The national government has issued a stern warning to investors hoarding licences within the Special Economic Zones, saying their permits will be revoked if they remain inactive.
Speaking on Monday, Investments Cabinet Secretary for Salim Mvurya emphasised the government's commitment to ensuring that SEZs are fully operational.
He warned that the Special Economic Zones Authority will conduct a thorough review of all investors.
“I strongly urge investors to comply within the six-month grace period.
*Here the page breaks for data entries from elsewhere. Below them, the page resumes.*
Source: an optimization exercise on an open RTL-to-GDS flow (aim: small area and a short achievable clock period). Production flows keep margins and buffers that such runs may drop. At most, simulation tests tie the RTL to the original design; equivalence was not proved. No functional check of the RTL was part of runs 2 and 3. Power figures rest on the tool's default switching activity, not on a simulated workload.

## flow/design.v (module list and top-level ports; edited modules follow where they fit)
// module mac_ctrl: 46 lines
// module mac_mult_stage: 546 lines
// module mac_accumulator: 412 lines
// module mac_top: 52 lines
module mac_top #(
   parameter int A_WIDTH = 18,    
   parameter int B_WIDTH = 18,    
   parameter int P_WIDTH = 48     
) (
   input  logic                      clk,
   input  logic                      rst_n,
   input  logic signed [A_WIDTH-1:0] data_a,
   input  logic signed [B_WIDTH-1:0] data_b,
   input  mac_pkg::mac_op_e          op,
   input  logic                      activate_mac,   
   output logic signed [P_WIDTH-1:0] data_p,
   output logic                      p_valid
);
  // ...
==> flow/flow/run.sh <==
#!/bin/bash
# The standard layout with these changes:
#  - Yosys's coarse 'synth' calls run with -noabc, so that extract_fa sees the
#    full and half adders as the RTL writes them (the later ABC mapping pass is
#    unchanged);
#  - the port buffers are buf_1 cells (buffer_ports -buffer_cell);
#  - timing repair aims at a setup margin of 6.6 ns.
# The SDC (clock period, I/O delays, loads) is the standard flow's, unchanged. Each make
# step's log stays under orfs/logs; make's own output goes to flow_make.log.
set -euo pipefail
grep -q '^proc synth {args} { yosys synth -nofsm -noshare {\*}$args }' synth_recipe.tcl
sed 's/yosys synth -nofsm -noshare /yosys synth -nofsm -noshare -noabc /' synth_recipe.tcl > synth_noabc.tcl
bash standard.sh SYNTH_SCRIPT=$PWD/synth_noabc.tcl SETUP_SLACK_MARGIN=6.6 \
  "BUFFER_PORTS_ARGS=-buffer_cell sky130_fd_sc_hd__buf_1" finish > flow_make.log 2>&1
==> flow/standard.sh <==
#!/bin/bash
# synth_recipe.tcl (not shown) runs the flow's synth.tcl, then flattens the netlist and writes it again
# the make line also repeats each setting of config.mk as NAME=value (left out here)
make -C /OpenROAD-flow-scripts/flow DESIGN_CONFIG=/design/flow/config.mk WORK_HOME=/design/flow/orfs CLKGATE_MAP_FILE= SYNTH_SCRIPT=/design/flow/synth_recipe.tcl "${@:-finish}"
==> flow/config.mk <==
export PLATFORM = sky130hd
export DESIGN_NAME = mac_top
export DESIGN_NICKNAME = mac_top
export VERILOG_FILES = /design/flow/design.v
export SDC_FILE = /design/flow/constraint.sdc
export NUM_CORES = 4
export LEC_CHECK = 0
export CAP_MARGIN = 20
export CORE_MARGIN = 2
export CORE_UTILIZATION = 40
export CTS_BUF_LIST = sky130_fd_sc_hd__clkbuf_8
export CTS_CLUSTER_SIZE = 30
export SLEW_MARGIN = 20
==> flow/constraint.sdc <==
create_clock -name core_clock -period 10.0 [get_ports {clk}]
set_input_delay 2.0000 -clock core_clock [delete_from_list [all_inputs] [get_ports {clk}]]
set_output_delay 2.0000 -clock core_clock [all_outputs]
set_load 0.01 [all_outputs]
Failure to do so will result in the cancellation of their licences by the authority,” Mvurya said.
He also revealed that 97 investors have already expressed interest in establishing operations within the 3,000-acre Dongo Kundu SEZ, with 60 per cent being local investors and 40 per cent international.
Key industries expected to be set up in the zone include energy, pharmaceuticals and glass manufacturing.
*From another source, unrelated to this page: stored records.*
Background: an optimization exercise with open tools, aiming at small area. Do not read the settings as production practice.
In this exercise RTL edits were held to simulation tests only and were not proved equivalent to the original.
Power and IR drop assume default switching activity. No driver is modelled on the clock port, so clocking that relies on it looks cheaper here than on a real chip.

==> v36 <==
// cameraFilterTop
module cameraFilterTop (
  input  logic                 D5M_PIXLCLK,
  input  logic                 rstN,
  input  sensorPkg::rawPixel   sensorData,
  input  logic                 frameValid,
  input  logic                 lineValid,
  input  logic                 captureStart,
  input  logic                 captureEnd,
  input  logic [2:0]           mode,
  output filterPkg::grayPixel  viewPixel,
  output logic                 viewValid,
  output sensorPkg::frameCount frameTotal,
  output logic                 capturing
);
==> module frameCapture, before the edit <==
module frameCapture (
  input  logic                 D5M_PIXLCLK,
  input  logic                 rstN,
  input  logic                 frameValid,
  input  logic                 lineValid,
  input  logic                 captureStart,
  input  logic                 captureEnd,
  output logic                 sampleValid,
  output logic                 colOdd,
  output logic                 quadDone,
  output logic                 gaussWin,
  output logic                 edgeWin,
  output sensorPkg::frameCount frameTotal,
  output logic                 capturing
);
  logic       fvalReg;
  logic       lvalReg;
  logic       startReg;
  logic       endReg;
  logic       fvalPrev;
  logic       lvalPrev;
  logic       startPending;
  logic       endPending;
  logic       rowOdd;
  logic [2:0] colHalf;
  logic [2:0] rowHalf;
  logic       frameRise;
  logic       frameFall;
  logic       lineFall;
  sensorPkg::frameCount frameNext;
  always_comb
  begin
    logic c;
    c = frameFall && capturing;
    for (int i = 0; i < 32; i++)
    begin
      frameNext[i] = frameTotal[i] ^ c;
      c = frameTotal[i] & c;
    end
  end
  assign frameRise   = fvalReg && !fvalPrev;
  assign frameFall   = !fvalReg && fvalPrev;
  assign lineFall    = !lvalReg && lvalPrev;
  assign sampleValid = fvalReg && lvalReg;
  assign quadDone = capturing && sampleValid && rowOdd && colOdd;
  assign gaussWin = quadDone && (colHalf[2] || colHalf[1]) && (rowHalf[2] || rowHalf[1]);
  assign edgeWin  = quadDone && colHalf[2] && rowHalf[2];
  always_ff @(posedge D5M_PIXLCLK or negedge rstN)
  begin
    if (!rstN)
    begin
      fvalReg      <= 1'b0;
      lvalReg      <= 1'b0;
      startReg     <= 1'b0;
      endReg       <= 1'b0;
      fvalPrev     <= 1'b0;
      lvalPrev     <= 1'b0;
      startPending <= 1'b0;
      endPending   <= 1'b0;
      capturing    <= 1'b0;
      frameTotal   <= '0;
    end
    else
    begin
      fvalReg  <= frameValid;
      lvalReg  <= lineValid;
      startReg <= captureStart;
      endReg   <= captureEnd;
      fvalPrev <= fvalReg;
      lvalPrev <= lvalReg;
      startPending <= startReg || (startPending && !frameRise);
      endPending   <= endReg || (endPending && !frameFall);
      if (frameRise && startPending)
        capturing <= 1'b1;
      else if (frameFall && endPending)
        capturing <= 1'b0;
      frameTotal <= frameNext;
    end
  end
  always_ff @(posedge D5M_PIXLCLK)
  begin
    if (!fvalReg)
    begin
      colOdd  <= 1'b0;
      colHalf <= '0;
      rowOdd  <= 1'b0;
      rowHalf <= '0;
    end
    else if (sampleValid)
    begin
      colOdd <= !colOdd;
      if (colOdd && !colHalf[2])
        colHalf <= colHalf + 1'b1;
    end
    else if (lineFall)
    begin
      colOdd  <= 1'b0;
      colHalf <= '0;
      rowOdd  <= !rowOdd;
      if (rowOdd && !rowHalf[2])
        rowHalf <= rowHalf + 1'b1;
    end
  end
endmodule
In a related development, the government has allocated Sh1.4 billion to compensate 1,648 project affected persons (PAPs) in Mombasa and Kwale counties as part of the Dongo Kundu SEZ project.
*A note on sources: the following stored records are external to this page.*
What follows belongs to an exercise in optimizing a design on an open flow for small area; a production flow would make more cautious choices. The RTL was checked by simulation tests, not by an equivalence proof against the original design. Power figures rest on the tool's default switching activity, not on a simulated workload.

// des_apb_top
module des_apb_top
#(
    parameter int ADDR_WIDTH = 8
)
(
    input  logic                  clk,
    input  logic                  rst_n,
    input  logic [ADDR_WIDTH-1:0] paddr,
    input  logic                  psel,
    input  logic                  penable,
    input  logic                  pwrite,
    input  logic [31:0]           pwdata,
    output logic [31:0]           prdata,
    output logic                  pready,
    output logic                  pslverr
);
    localparam integer BLOCK_W    = 64;
    localparam integer KEY_W      = 64;
    localparam integer HALF_W     = 32;
    localparam integer SUBKEY_W   = 48;
    localparam integer CD_W       = 28;
    localparam integer NUM_ROUNDS = 16;
    localparam logic [64*8-1:0] IP_TAB = {
        8'd58, 8'd50, 8'd42, 8'd34, 8'd26, 8'd18, 8'd10, 8'd2,
        8'd60, 8'd52, 8'd44, 8'd36, 8'd28, 8'd20, 8'd12, 8'd4,
        8'd62, 8'd54, 8'd46, 8'd38, 8'd30, 8'd22, 8'd14, 8'd6,
        8'd64, 8'd56, 8'd48, 8'd40, 8'd32, 8'd24, 8'd16, 8'd8,
        8'd57, 8'd49, 8'd41, 8'd33, 8'd25, 8'd17, 8'd9, 8'd1,
        8'd59, 8'd51, 8'd43, 8'd35, 8'd27, 8'd19, 8'd11, 8'd3,
        8'd61, 8'd53, 8'd45, 8'd37, 8'd29, 8'd21, 8'd13, 8'd5,
        8'd63, 8'd55, 8'd47, 8'd39, 8'd31, 8'd23, 8'd15, 8'd7
    };
    localparam logic [48*8-1:0] E_TAB = {
        8'd32, 8'd1, 8'd2, 8'd3, 8'd4, 8'd5, 8'd4, 8'd5,
        8'd6, 8'd7, 8'd8, 8'd9, 8'd8, 8'd9, 8'd10, 8'd11,
        8'd12, 8'd13, 8'd12, 8'd13, 8'd14, 8'd15, 8'd16, 8'd17,
        8'd16, 8'd17, 8'd18, 8'd19, 8'd20, 8'd21, 8'd20, 8'd21,
        8'd22, 8'd23, 8'd24, 8'd25, 8'd24, 8'd25, 8'd26, 8'd27,
        8'd28, 8'd29, 8'd28, 8'd29, 8'd30, 8'd31, 8'd32, 8'd1
    };
    localparam logic [32*8-1:0] P_TAB = {
        8'd16, 8'd7, 8'd20, 8'd21, 8'd29, 8'd12, 8'd28, 8'd17,
  ...
Size in the first run: roughly 1600 cells after synthesis, about 260 flip-flops, ~79 I/O pins, roughly 15000 um2 of cells after synthesis.
Settings: LEC_CHECK=0, CAP_MARGIN=20, CORE_MARGIN=2, CORE_UTILIZATION=40, SLEW_MARGIN=20; clock period 6.0 ns.
run.sh (not shown) runs the stock make flow with config.mk's settings and CLKGATE_MAP_FILE= SYNTH_SCRIPT=/design/flow/synth_recipe.tcl, a recipe that flattens the netlist after the stock synthesis.
The baseline passed the timing, design-rule and antenna checks.
Next try:
--- a/flow/design.v
+++ b/flow/design.v
@@ -1608,50 +1608,41 @@
     logic [31:0] din_lo_q;
     logic [31:0] din_hi_q;
     logic        busy_q;
     logic        done_q;
     logic        mapped;
     logic        wr_en;
     logic        start;
     assign mapped = (paddr[1:0] == 2'b00) && (paddr[7:5] == 3'b000);
     assign wr_en  = psel && penable && pwrite;
     assign start  = wr_en && (paddr == 8'h10)
                     && pwdata[0] && !busy_q;
-    logic        clr_q;
     always_ff @(posedge clk or negedge rst_n)
     begin
         if (!rst_n)
-            clr_q <= 1'b0;
-        else
-            clr_q <= 1'b1;
-    end
-    logic [31:0] wdata;
-    logic        we_key_lo;
-    logic        we_key_hi;
-    logic        we_din_lo;
-    logic        we_din_hi;
-    assign wdata     = clr_q ? pwdata : 32'd0;
-    assign we_key_lo = !clr_q || (wr_en && paddr == 8'h00);
-    assign we_key_hi = !clr_q || (wr_en && paddr == 8'h04);
-    assign we_din_lo = !clr_q || (wr_en && paddr == 8'h08);
-    assign we_din_hi = !clr_q || (wr_en && paddr == 8'h0C);
-    always_ff @(posedge clk)
-    begin
-        if (we_key_lo)
-            key_lo_q <= wdata;
-        if (we_key_hi)
-            key_hi_q <= wdata;
-        if (we_din_lo)
-            din_lo_q <= wdata;
-        if (we_din_hi)
-            din_hi_q <= wdata;
+        begin
+            key_lo_q <= '0;
+            key_hi_q <= '0;
+            din_lo_q <= '0;
+            din_hi_q <= '0;
+        end
+        else if (wr_en)
+        begin
+            case (paddr)
+                8'h00: key_lo_q <= pwdata;
+                8'h04: key_hi_q <= pwdata;
+                8'h08: din_lo_q <= pwdata;
+                8'h0C: din_hi_q <= pwdata;
+                default: ;
+            endcase
+        end
     end
     logic [3:0]        cnt_q;
     logic [CD_W-1:0]   c_q;
     logic [CD_W-1:0]   d_q;
     logic [HALF_W-1:0] l_q;
     logic [HALF_W-1:0] r_q;
     logic [2*CD_W-1:0] pc1_key;
     logic [BLOCK_W-1:0] ip_block;
     logic [SUBKEY_W-1:0] subkey;
     logic [HALF_W-1:0] f_out;
     logic              shift1;
After rerunning:
- The new run ran to the end with no violations
- wire length grows by a few percent
- non-clock buffer count is unchanged
- area after synthesis grows by a few percent
- clock skew grows by 0.016 ns
- total power shrinks by a few percent
- design area grows by a few percent
- final cell count grows by a few percent
- global-route usage grows by 0.81 points
- via count grows by a few percent
- clock-buffer cell count does not change

==> afterwards: timing with drivers on the ports <==
In the flow no input, the clock included, has a driving cell. The finished layouts below were timed again as built, in two steps.
Step 1 (the two cells are an assumption about what drives the block):
set clk [get_ports {clk}]
set_driving_cell -lib_cell sky130_fd_sc_hd__clkbuf_16 $clk
set_driving_cell -lib_cell sky130_fd_sc_hd__buf_2 [delete_from_list [all_inputs] $clk]
Step 2 times the ports against the registers' clock, not the clock port: input delays grow and output delays shrink by t, the midpoint of the rising clock arrivals with the driver on.
Slacks: ideal / step 1 / step 2; pairs: ideal / step 1.
run	shift t [ns]	setup WS [ns]	hold slack, ns	worst data-port slew with drivers (ns)
the first run	0.593	0.813 / 0.792 / 0.792	0.469 / 0.469 / 0.469	0.05
the second run	0.621	0.793 / 0.768 / 0.768	0.461 / 0.461 / 0.461	0.04
After both steps every run listed still meets setup and hold. For the second run, which loses most, drivers alone change the setup slack by -0.025 ns; drivers and shift together by -0.025 ns.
According to the CS, the compensation process, set to begin this week, underscores the government's dedication to ensuring the smooth implementation of the SEZ.
The Kenya Ports Authority has successfully verified and streamlined the list of PAPs, and 400 acres of land have been earmarked for their resettlement to safeguard their livelihoods.
“The compensation will commence this week. We are working closely with relevant stakeholders to eliminate any bottlenecks and ensure the successful realisation of this project,” Mvurya added.
The government is also preparing to gazette the Lamu Port South Sudan-Ethiopia Transport Corridor Development Authority SEZ.
Investors in sectors such as desalination, fish processing and pharmaceuticals have already shown interest, with the government aiming to boost investment and business activities in the region.
“The Lapsset SEZ represents a new frontier for robust investment, contributing significantly to the sustainability and increased activity at the Lamu port,” the CS said.
He made these remarks following a harmonisation meeting with the leadership of the KPA, Lapsset and the SEZ Authority.
The meeting, attended by KPA chairperson Benjamin Tayari and his Lapsset and SEZA counterparts Ali Mbogo Fredrick Mutete, respectively, highlighted the need for coordinated efforts and policy harmonisation to overcome challenges and expedite these critical economic projects.